Assessment of Change in North Carolina’s Outer Coastal Plain Wetlands
Project Summary
Wetlands everywhere hold tremendous value to humans and wildlife, economically, ecologically, culturally and recreationally. In North Carolina, the majority of the state’s wetlands are located in the eastern third of the state, in the Coastal Plain ecoregion. Their location is part of their value, as they interface with coastal waters and provide refuge for commercially important fish and shellfish, as well as buffering from storms, water filtration, and recreational and aesthetic benefits. However, wetlands in the Coastal Plain, especially freshwater wetlands, also face challenges with sea levels rising and storm surges from hurricanes increasing. To assess on-the-ground vegetative changes and trends in these wetlands, North Carolina Department of Environmental Quality (NCDEQ) Division of Water Resources (DWR) analyzed historical and resampling data from 78 wetlands of various types across the Outer Coastal Plain of North Carolina. These sites included a combination of 36 wetlands resampled by the DWR wetland science team and 42 others resampled by project partners for other projects. Vegetation community data were collected from all sites, with soil and water chemistry data collected from a subset of sites.
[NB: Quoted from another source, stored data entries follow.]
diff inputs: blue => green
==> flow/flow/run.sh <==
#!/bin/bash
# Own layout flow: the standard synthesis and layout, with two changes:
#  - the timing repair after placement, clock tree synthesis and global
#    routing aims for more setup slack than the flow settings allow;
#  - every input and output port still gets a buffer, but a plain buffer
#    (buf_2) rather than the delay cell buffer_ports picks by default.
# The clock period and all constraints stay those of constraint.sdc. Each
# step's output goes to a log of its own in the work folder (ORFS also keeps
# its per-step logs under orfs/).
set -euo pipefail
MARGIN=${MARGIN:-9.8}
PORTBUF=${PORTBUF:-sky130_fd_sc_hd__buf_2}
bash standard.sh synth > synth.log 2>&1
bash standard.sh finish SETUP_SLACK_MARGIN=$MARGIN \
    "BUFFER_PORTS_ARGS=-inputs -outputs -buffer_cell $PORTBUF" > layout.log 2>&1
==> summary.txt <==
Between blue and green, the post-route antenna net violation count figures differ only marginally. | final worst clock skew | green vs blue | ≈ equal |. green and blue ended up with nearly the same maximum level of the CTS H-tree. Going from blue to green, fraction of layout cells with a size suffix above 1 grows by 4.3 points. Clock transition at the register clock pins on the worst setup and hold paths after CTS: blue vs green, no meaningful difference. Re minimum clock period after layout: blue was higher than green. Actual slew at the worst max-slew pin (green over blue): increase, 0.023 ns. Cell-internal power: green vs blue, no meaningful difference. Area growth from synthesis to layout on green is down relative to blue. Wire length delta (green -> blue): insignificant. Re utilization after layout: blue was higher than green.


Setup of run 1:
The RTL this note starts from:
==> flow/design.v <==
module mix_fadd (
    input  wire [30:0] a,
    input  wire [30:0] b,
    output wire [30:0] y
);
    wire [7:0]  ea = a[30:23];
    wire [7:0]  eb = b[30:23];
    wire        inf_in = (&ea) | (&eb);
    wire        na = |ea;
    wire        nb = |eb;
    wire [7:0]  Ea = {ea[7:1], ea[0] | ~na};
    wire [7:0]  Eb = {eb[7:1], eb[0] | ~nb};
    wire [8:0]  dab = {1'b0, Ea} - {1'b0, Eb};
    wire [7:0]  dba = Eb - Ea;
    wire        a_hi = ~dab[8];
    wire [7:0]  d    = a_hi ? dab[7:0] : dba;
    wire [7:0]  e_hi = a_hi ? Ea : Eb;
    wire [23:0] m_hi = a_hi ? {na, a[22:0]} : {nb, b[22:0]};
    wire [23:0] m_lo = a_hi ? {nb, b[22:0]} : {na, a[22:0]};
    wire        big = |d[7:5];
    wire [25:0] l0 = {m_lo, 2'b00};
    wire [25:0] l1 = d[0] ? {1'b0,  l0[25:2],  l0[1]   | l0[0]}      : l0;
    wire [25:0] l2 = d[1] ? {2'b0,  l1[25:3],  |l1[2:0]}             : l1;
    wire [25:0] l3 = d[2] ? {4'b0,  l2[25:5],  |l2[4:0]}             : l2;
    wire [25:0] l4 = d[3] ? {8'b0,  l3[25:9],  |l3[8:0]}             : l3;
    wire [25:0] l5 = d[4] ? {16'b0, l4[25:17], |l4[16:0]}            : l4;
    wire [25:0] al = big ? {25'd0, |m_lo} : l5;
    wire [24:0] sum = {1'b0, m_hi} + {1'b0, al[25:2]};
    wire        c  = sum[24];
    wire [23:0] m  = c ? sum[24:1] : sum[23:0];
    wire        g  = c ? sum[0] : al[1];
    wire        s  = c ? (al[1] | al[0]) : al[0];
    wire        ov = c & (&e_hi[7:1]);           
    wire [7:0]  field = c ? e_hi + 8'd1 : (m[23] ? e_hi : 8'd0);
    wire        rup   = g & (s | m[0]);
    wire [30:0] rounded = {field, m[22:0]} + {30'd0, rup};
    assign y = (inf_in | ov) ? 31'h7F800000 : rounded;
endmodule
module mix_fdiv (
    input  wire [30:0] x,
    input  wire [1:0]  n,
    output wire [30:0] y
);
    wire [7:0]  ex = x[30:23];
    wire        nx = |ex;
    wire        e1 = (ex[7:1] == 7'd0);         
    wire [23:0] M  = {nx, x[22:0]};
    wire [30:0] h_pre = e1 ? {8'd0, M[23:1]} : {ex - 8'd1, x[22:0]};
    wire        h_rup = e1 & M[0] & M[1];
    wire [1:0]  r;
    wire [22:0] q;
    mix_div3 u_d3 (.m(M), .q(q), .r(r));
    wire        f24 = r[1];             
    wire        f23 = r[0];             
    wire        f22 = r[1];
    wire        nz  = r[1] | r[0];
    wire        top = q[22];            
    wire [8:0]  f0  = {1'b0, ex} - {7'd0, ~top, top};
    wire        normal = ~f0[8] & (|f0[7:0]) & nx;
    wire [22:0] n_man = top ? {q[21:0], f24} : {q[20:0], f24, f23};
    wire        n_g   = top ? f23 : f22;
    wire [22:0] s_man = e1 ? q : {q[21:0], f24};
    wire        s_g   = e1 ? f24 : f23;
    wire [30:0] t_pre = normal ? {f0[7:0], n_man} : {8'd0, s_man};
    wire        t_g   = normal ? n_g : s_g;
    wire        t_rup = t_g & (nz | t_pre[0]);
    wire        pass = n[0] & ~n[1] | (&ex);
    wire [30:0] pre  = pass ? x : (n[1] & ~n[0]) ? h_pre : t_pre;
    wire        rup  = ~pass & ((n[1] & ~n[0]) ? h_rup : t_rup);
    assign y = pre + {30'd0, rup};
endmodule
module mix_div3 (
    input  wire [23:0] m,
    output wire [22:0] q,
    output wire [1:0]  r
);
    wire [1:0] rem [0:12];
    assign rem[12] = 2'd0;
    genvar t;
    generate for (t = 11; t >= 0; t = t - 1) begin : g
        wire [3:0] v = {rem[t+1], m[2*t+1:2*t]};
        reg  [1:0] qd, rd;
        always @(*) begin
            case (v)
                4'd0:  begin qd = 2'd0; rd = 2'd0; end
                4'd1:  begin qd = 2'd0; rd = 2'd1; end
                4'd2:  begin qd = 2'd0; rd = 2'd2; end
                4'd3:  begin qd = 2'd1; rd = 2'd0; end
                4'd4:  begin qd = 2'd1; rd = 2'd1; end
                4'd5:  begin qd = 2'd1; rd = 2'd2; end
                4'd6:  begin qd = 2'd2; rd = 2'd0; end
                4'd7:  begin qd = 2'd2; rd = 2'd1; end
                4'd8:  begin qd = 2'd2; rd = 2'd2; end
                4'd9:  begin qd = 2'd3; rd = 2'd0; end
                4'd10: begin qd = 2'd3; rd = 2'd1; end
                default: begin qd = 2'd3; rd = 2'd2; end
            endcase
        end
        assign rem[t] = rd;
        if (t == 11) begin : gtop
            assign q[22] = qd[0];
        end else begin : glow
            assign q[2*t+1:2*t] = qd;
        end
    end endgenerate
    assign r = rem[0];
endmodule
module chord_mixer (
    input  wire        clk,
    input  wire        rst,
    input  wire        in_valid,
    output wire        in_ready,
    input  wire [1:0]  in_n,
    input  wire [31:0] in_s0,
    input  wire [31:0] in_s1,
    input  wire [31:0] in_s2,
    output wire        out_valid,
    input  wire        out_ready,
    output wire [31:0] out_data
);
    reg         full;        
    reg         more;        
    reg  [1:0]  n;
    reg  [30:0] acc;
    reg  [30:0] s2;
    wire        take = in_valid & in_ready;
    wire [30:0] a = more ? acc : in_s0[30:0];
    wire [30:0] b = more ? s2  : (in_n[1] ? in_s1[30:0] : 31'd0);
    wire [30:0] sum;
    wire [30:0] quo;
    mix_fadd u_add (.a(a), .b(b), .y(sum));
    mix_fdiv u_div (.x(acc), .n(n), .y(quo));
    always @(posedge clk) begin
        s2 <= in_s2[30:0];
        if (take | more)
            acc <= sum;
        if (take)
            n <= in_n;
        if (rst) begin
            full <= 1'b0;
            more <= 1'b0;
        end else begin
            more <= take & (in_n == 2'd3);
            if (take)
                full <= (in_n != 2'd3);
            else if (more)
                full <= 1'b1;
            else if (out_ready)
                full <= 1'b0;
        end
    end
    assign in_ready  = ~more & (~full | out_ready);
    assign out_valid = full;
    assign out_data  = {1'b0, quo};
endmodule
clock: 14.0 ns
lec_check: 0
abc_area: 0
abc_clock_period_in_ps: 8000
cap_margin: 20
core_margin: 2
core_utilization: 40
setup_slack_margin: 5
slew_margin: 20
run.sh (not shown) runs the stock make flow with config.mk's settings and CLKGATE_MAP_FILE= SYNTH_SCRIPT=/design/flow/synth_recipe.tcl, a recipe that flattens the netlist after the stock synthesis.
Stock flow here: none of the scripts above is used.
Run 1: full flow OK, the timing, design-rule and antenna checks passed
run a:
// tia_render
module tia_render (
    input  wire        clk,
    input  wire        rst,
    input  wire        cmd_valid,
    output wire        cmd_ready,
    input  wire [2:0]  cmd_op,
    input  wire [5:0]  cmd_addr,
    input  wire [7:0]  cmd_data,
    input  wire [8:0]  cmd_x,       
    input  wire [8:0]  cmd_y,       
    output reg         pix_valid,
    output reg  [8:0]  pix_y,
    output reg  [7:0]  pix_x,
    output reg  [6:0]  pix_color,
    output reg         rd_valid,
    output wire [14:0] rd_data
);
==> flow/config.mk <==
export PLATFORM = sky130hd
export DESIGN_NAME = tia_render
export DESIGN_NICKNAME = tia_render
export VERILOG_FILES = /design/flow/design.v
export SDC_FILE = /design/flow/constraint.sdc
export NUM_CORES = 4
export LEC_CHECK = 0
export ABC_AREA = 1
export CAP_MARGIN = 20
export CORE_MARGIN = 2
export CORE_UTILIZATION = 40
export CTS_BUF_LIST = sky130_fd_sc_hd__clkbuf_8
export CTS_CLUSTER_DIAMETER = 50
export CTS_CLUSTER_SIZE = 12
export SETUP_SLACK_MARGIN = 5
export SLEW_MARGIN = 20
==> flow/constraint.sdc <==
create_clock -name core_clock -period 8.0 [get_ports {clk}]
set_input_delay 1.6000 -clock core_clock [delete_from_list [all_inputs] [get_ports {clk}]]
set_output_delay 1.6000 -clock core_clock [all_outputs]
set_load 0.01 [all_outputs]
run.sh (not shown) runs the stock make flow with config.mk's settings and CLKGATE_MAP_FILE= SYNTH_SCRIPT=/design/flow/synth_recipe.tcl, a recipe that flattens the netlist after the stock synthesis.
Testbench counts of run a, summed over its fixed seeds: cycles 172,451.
Source: an optimization exercise on an open RTL-to-GDS flow (aim: small area, a short achievable clock period and few clock cycles). Production flows keep margins and buffers that such runs may drop. Only simulation tests tie the RTL to the original design; equivalence was not proved. Power figures rest on the tool's default switching activity, not on a simulated workload.

before:
## scc_core
module scc_core (
    input  wire        clk,
    input  wire        rst,
    input  wire        cmd_valid,
    output wire        cmd_ready,
    input  wire [63:0] cmd_word,
    output wire        rsp_valid,
    input  wire        rsp_ready,
    output wire [63:0] rsp_word,
    output wire        prim_valid,
    output wire [3:0]  prim_kind,
    output wire [15:0] prim_addr,
    output wire [31:0] prim_arg,
    input  wire        prim_ack,
    input  wire        prim_fail,
    input  wire [7:0]  prim_rdata,
    output wire [1:0]  st_pst,
    output wire        st_strm,
    output wire        st_inited,
    output wire [2:0]  st_gpio_lvl,
    output wire [2:0]  st_gpio_dir,
    output wire        st_clk_en,
    output wire [31:0] st_clk_hz,
    output wire [3:0]  st_rail_en
);
Size: about 1500 cells after synthesis, roughly 240 I/O pins, ~10000 um2 of cells after synthesis.
==> flow/config.mk <==
export PLATFORM = sky130hd
export DESIGN_NAME = scc_core
export DESIGN_NICKNAME = scc_core
export VERILOG_FILES = /design/flow/design.v
export SDC_FILE = /design/flow/constraint.sdc
export NUM_CORES = 4
export LEC_CHECK = 0
export ABC_AREA = 1
export CAP_MARGIN = 20
export CORE_MARGIN = 2
export CORE_UTILIZATION = 55
export CTS_BUF_LIST = sky130_fd_sc_hd__clkbuf_4 sky130_fd_sc_hd__clkbuf_8
export SLEW_MARGIN = 20
export DONT_USE_CELLS += sky130_fd_sc_hd__ha_1 sky130_fd_sc_hd__ha_2 sky130_fd_sc_hd__ha_4 sky130_fd_sc_hd__fa_1 sky130_fd_sc_hd__fa_2 sky130_fd_sc_hd__fa_4
export SKIP_REPAIR_TIE_FANOUT = 1
==> flow/constraint.sdc <==
create_clock -name core_clock -period 10.0 [get_ports {clk}]
set_input_delay 2.0000 -clock core_clock [delete_from_list [all_inputs] [get_ports {clk}]]
set_output_delay 2.0000 -clock core_clock [all_outputs]
set_load 0.01 [all_outputs]
standard.sh (not shown) runs the stock make flow with config.mk's settings and CLKGATE_MAP_FILE= SYNTH_SCRIPT=/design/flow/synth_recipe.tcl, a recipe that flattens the netlist after the stock synthesis.
==> flow/flow/run.sh <==
#!/bin/bash
set -euo pipefail
export SETUP_SLACK_MARGIN=6.55
export BUFFER_PORTS_ARGS="-buffer_cell sky130_fd_sc_hd__buf_1"
echo 'export DONT_USE_CELLS += sky130_fd_sc_hd__ha_1 sky130_fd_sc_hd__ha_2 sky130_fd_sc_hd__ha_4 sky130_fd_sc_hd__fa_1 sky130_fd_sc_hd__fa_2 sky130_fd_sc_hd__fa_4' >> config.mk
echo 'export SKIP_REPAIR_TIE_FANOUT = 1' >> config.mk
bash standard.sh > flow_make.log 2>&1
Testbench counts of before, summed over its fixed seeds: cycles 21,737.
Changes in after relative to before:
--- a/flow/design.v
+++ b/flow/design.v
@@ -40,31 +40,32 @@
     reg        idle_q;      
     reg        run_q;       
     reg        rsp_q;       
     reg        abt_q;       
     reg [4:0]  upc;         
     reg [3:0]  cls;         
     reg [15:0] t;           
     reg [8:0]  gt;          
     reg        glo;         
     reg        ghi;         
     reg [7:0]  cr;          
+    reg        gsel;        
     reg [3:0]  pk;          
     reg [15:0] pa;
     reg [7:0]  pg;          
     reg [4:0]  pc;          
     reg [7:0]  rs;          
     reg        rv;          
-    reg        rshow;       
-    reg        rexp;        
-    reg        rgain;       
+    reg        rshow_lo;    
+    reg        rshow_hi;    
+    reg        rpclk;       
     reg        gpend;       
     reg        inited;
     reg        strm;
     reg        soff;        
     reg [1:0]  pst;
     reg        mode_valid;
     reg [1:0]  mode_idx;
     reg [15:0] exp_r;
     reg [8:0]  gain_r;
     reg [2:0]  gpio_lvl;
     reg [2:0]  gpio_dir;
@@ -476,22 +477,23 @@
         carry = 1'b1;
         for (j = 0; j < 14; j = j + 1) begin
             s_inc[j] = t[j + 2] ^ carry;
             carry    = carry & t[j + 2];
         end
     end
     wire [15:0] frame = s_ge ? {s_inc, t[1:0]} : vts_cur;
     wire [8:0] g_cl = glo ? 9'd16 : ghi ? ((cls == C_EXPG) ? 9'd159 : 9'd511) : gt;
     wire [4:0] upc_n = {upc[4] ^ (&upc[3:0]), upc[3] ^ (&upc[2:0]), upc[2] ^ (&upc[1:0]),
                         upc[1] ^ upc[0], ~upc[0]};
     wire [32:0] nxt = prim_at(cls, upc_n, pm, t, frame);
+    wire nxt_gsel = (cls == C_EXPG) && (upc[1:0] == 2'd3);
     reg last;
     always @(*) begin
         if (is_prog)
             last = pm[1] ? (pm[0] ? (upc[1:0] == 2'd1) : (upc[1:0] == 2'd2)) : (upc[1:0] == 2'd3);
         else case (cls)
             C_INIT:    last = upc[0];
             C_STBYON:  last = (upc[1:0] == 2'd3);
             C_STBYOFF: last = (upc[2:0] == 3'd5);
             C_PON:     last = (upc == 5'd18);
             C_POFF:    last = (upc[3:0] == 4'd12);
             C_EXP:     last = (upc[1:0] == 2'd3);
@@ -517,48 +519,52 @@
         if (idle_q) begin
             cls      <= cls_in;
             upc      <= 5'd0;
             pk       <= pk_in;
             pa       <= pa_in;
             pg       <= pg_in;
             pc       <= 5'd0;
             gt       <= cb[8:0];
             glo      <= b_hi0_4;
             ghi      <= op07 ? b_gt159 : ~b_hi0_9;
             cr       <= code_in;
+            gsel     <= op06;
             rs       <= st_in;
             rv       <= legal & op0a & mode_valid;
-            rshow    <= legal & op0a & mode_valid;
-            rexp     <= legal & op08;
-            rgain    <= legal & op09;
+            rshow_lo <= legal & (op08 | op09 | (op0a & mode_valid));
+            rshow_hi <= legal & (op08 | op09 | (op0a & mode_valid));
+            rpclk    <= legal & op0a & mode_valid & (cb[3:0] == 4'd6);
             gpend    <= ok & op06 & ~b_le169;
-            t        <= op0a ? mode_field16(mode_idx, cb[3:0]) : shutter;
+            t        <= op08 ? exp_r :
+                        op09 ? {7'd0, gain_r} :
+                        op0a ? mode_field16(mode_idx, cb[3:0]) : shutter;
         end else if (run_q) begin
             if (cls == C_INIT) t[7:0] <= prim_rdata;
             if (prim_ack) begin
                 if (abt_q) ;
                 else if (fail) begin
                     rs <= st_fail;
                     if (scope_held) begin
                         pk <= P_SCOPEREL;
                         pa <= 16'd0;
                         pg <= 8'd1;
                         pc <= 5'd0;
                     end
                 end else begin
                     if (!last) begin
+                        gsel <= nxt_gsel;
                         {pk, pa, pg, pc} <= nxt;
                     end
                     if (cls == C_INIT && !id_ok) begin
                         rs       <= 8'h10;
-                        rshow    <= 1'b1;
+                        rshow_lo <= 1'b1;
                     end else if (last) begin
                         upc <= 5'd0;
                     end else begin
                         upc <= upc_n;
                     end
                 end
             end
         end
         if (rst) begin
             idle_q     <= 1'b1;
             run_q      <= 1'b0;
@@ -645,28 +651,27 @@
             soff <= 1'b0;
             if (soff) strm <= 1'b0;
             if (gpend) gain_r <= g_cl;
             if (rsp_ready) begin
                 rsp_q  <= 1'b0;
                 idle_q <= 1'b1;
             end
         end
     end
     assign cmd_ready   = idle_q;
     assign rsp_valid   = rsp_q;
-    wire rpclk = rv & t[15];
     assign rsp_word    = {rs, rv, 7'd0, 11'd0, upc,
                           3'd0, rpclk, 4'd0, rpclk, 2'd0, rpclk, 3'd0, rpclk,
-                          (t & {16{rshow}}) | (exp_r & {16{rexp}}) | {7'd0, gain_r & {9{rgain}}}};
+                          t[15:8] & {8{rshow_hi}}, t[7:0] & {8{rshow_lo}}};
     assign prim_valid  = run_q;
     assign prim_kind   = pk;
     assign prim_addr   = pa;
-    assign prim_arg    = {arg_of(pc) >> 8, pg | (cr & {8{pa[2]}})};
+    assign prim_arg    = {arg_of(pc) >> 8, pg | (cr & {8{gsel}})};
     assign st_pst      = pst;
     assign st_strm     = strm & ~soff;
     assign st_inited   = inited;
     assign st_gpio_lvl = gpio_lvl;
     assign st_gpio_dir = gpio_dir;
     assign st_clk_en   = clk_en;
     assign st_clk_hz   = clk_hz_on ? MCLK_HZ : 32'd0;
     assign st_rail_en  = rail_en;
 endmodule
--- outcome ---
Of after and before, the lower cell count belongs to before. Compared to before, after has wire length 4.4% higher. Between after and before, total number of vias is lower for before, after comes in above that. | overall fraction of global-route tracks in use | after vs before | 0.40 points higher |. Cmp after and before / setup slack / lower: before. Count of clock-buffer cells in the layout (lower): after. The final reports for after and before show slew at the pin closest to its max-slew limit lower in the former. The worst setup path category comes out primary input to flop in one run and flop to output port in the other, namely in after and before respectively. Going from before to after, combinational power increased about 3%, share of final layout cell area taken by non-clock buffers saw an increase.
Testbench counts of after, summed over its fixed seeds: cycles 21,737.

separate check: timing with driven ports:
How much do the figures lean on ideal ports? The routed layouts below were timed once more, with nothing changed but the port constraints.
Step 1 sets driving cells, clkbuf_16 on the clock port and buf_2 on the other inputs (assumed; they add their load-dependent delay and slew).
Step 2 times the ports against the registers' clock, not the clock port: input delays grow and output delays shrink by t, the midpoint of the rising clock arrivals with the driver on.
Three values: ideal ports, drivers, drivers and shift; two values: the first two.
| run | t, ns | setup WS [ns] | worst slew at a driven data input, ns |
|---|---|---|---|
| before | 0.496 | 6.509 / 6.469 / 6.145 | 0.06 |
| after | 0.497 | 6.609 / 6.587 / 6.125 | 0.04 |
After both steps every run listed still meets setup and hold. For after, which loses most, drivers alone change the setup slack by -0.022 ns; drivers and shift together by -0.484 ns.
Freshwater and transitional salinity wetlands changed in a larger number of vegetative community aspects than brackish wetlands. Overall, wetland sites assessed in this study gained nonnative species (richness and cover), lost floristic quality, gained brackish tolerant species and coverage by those species, and lost shrub and tree cover while gaining herbaceous species. Forested wetlands showed the most changes in plant communities, particularly in terms of greater invasion by nonnative taxa and decreases in vegetation compositional quality (mean C). Cover of shrub, tree and vine taxa also decreased. Mapping trends in total tree taxa cover indicated a decrease all around the edges of the Albemarle-Pamlico Peninsula, as well as near the south end of the Pamlico Sound. Of the 66 forested and shrub wetlands with tree cover data available, just under 20% (13) lost more than 50% of their tree taxa cover between first and last sampling, with five (5) of these sites experiencing a greater than 90% reduction in their tree cover. Another 6% (4) gained more than 50% tree taxa cover between sampling events. Ten (10) sites, or 13%, completely changed community type – always from a more forested or woody type to less forested type. These losses in wetland tree cover are clearly seen around the North Carolina coast in the phenomenon of “ghost forests,” with evidence of a past forest remaining for a time before full transition to brackish marsh.
The main nonnative species driving changes in freshwater forested wetland plant communities were Japanese honeysuckle (Lonicera japonica) and Japanese stiltgrass (Microstegium vimineum), which both had more frequent occurrences. Shrub and marsh wetlands appeared to change less than forested wetlands, although the nonnative common reed (Phragmites australis) increased in occurrence frequency between original sampling and resampling in marsh wetlands.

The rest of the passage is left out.